• **Activity**: Every entry should be returned exactly. Omit none of them.

(Data begins)

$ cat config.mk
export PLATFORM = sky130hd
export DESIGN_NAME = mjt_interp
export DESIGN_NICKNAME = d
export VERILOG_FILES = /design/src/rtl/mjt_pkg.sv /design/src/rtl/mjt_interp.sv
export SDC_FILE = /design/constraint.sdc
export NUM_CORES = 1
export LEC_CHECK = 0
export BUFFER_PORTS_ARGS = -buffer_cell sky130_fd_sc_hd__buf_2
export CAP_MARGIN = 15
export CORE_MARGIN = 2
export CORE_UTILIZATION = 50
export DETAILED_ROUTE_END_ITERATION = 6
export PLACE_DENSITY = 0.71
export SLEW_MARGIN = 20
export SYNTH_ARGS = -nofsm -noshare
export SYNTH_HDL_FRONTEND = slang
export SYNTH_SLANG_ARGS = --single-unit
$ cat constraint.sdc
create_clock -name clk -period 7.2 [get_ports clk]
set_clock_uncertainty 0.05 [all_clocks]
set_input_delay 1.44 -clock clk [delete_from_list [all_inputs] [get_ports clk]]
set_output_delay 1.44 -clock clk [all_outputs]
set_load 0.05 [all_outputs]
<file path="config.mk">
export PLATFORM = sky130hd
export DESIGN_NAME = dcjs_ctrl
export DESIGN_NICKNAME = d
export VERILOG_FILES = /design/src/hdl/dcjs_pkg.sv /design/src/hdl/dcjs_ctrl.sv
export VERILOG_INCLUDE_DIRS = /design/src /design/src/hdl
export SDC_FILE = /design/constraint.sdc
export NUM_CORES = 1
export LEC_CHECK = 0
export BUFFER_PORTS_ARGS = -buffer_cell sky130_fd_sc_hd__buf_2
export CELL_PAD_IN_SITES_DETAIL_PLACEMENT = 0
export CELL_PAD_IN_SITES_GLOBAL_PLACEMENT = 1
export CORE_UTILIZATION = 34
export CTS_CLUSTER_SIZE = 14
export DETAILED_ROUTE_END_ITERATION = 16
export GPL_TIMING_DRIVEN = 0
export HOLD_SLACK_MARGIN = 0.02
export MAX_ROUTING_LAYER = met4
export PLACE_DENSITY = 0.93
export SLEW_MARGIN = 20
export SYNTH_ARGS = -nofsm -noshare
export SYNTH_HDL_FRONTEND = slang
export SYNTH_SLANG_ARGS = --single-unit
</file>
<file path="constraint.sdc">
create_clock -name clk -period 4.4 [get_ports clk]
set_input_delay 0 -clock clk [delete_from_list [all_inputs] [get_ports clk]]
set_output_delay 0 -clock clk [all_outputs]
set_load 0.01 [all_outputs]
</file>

(Data ends)

• **Reply to the exercise**:
$ cat config.mk
export PLATFORM = sky130hd
export DESIGN_NAME = mjt_interp
export DESIGN_NICKNAME = d
export VERILOG_FILES = /design/src/rtl/mjt_pkg.sv /design/src/rtl/mjt_interp.sv
export SDC_FILE = /design/constraint.sdc
export NUM_CORES = 1
export LEC_CHECK = 0
export BUFFER_PORTS_ARGS = -buffer_cell sky130_fd_sc_hd__buf_2
export CAP_MARGIN = 15
export CORE_MARGIN = 2
export CORE_UTILIZATION = 50
export DETAILED_ROUTE_END_ITERATION = 6
export PLACE_DENSITY = 0.71
export SLEW_MARGIN = 20
export SYNTH_ARGS = -nofsm -noshare
export SYNTH_HDL_FRONTEND = slang
export SYNTH_SLANG_ARGS = --single-unit
$ cat constraint.sdc
create_clock -name clk -period 7.2 [get_ports clk]
set_clock_uncertainty 0.05 [all_clocks]
set_input_delay 1.44 -clock clk [delete_from_list [all_inputs] [get_ports clk]]
set_output_delay 1.44 -clock clk [all_outputs]
set_load 0.05 [all_outputs]
<file path="config.mk">
export PLATFORM = sky130hd
export DESIGN_NAME = dcjs_ctrl
export DESIGN_NICKNAME = d
export VERILOG_FILES = /design/src/hdl/dcjs_pkg.sv /design/src/hdl/dcjs_ctrl.sv
export VERILOG_INCLUDE_DIRS = /design/src /design/src/hdl
export SDC_FILE = /design/constraint.sdc
export NUM_CORES = 1
export LEC_CHECK = 0
export BUFFER_PORTS_ARGS = -buffer_cell sky130_fd_sc_hd__buf_2
export CELL_PAD_IN_SITES_DETAIL_PLACEMENT = 0
export CELL_PAD_IN_SITES_GLOBAL_PLACEMENT = 1
export CORE_UTILIZATION = 34
export CTS_CLUSTER_SIZE = 14
export DETAILED_ROUTE_END_ITERATION = 16
export GPL_TIMING_DRIVEN = 0
export HOLD_SLACK_MARGIN = 0.02
export MAX_ROUTING_LAYER = met4
export PLACE_DENSITY = 0.93
export SLEW_MARGIN = 20
export SYNTH_ARGS = -nofsm -noshare
export SYNTH_HDL_FRONTEND = slang
export SYNTH_SLANG_ARGS = --single-unit
</file>
<file path="constraint.sdc">
create_clock -name clk -period 4.4 [get_ports clk]
set_input_delay 0 -clock clk [delete_from_list [all_inputs] [get_ports clk]]
set_output_delay 0 -clock clk [all_outputs]
set_load 0.01 [all_outputs]
</file>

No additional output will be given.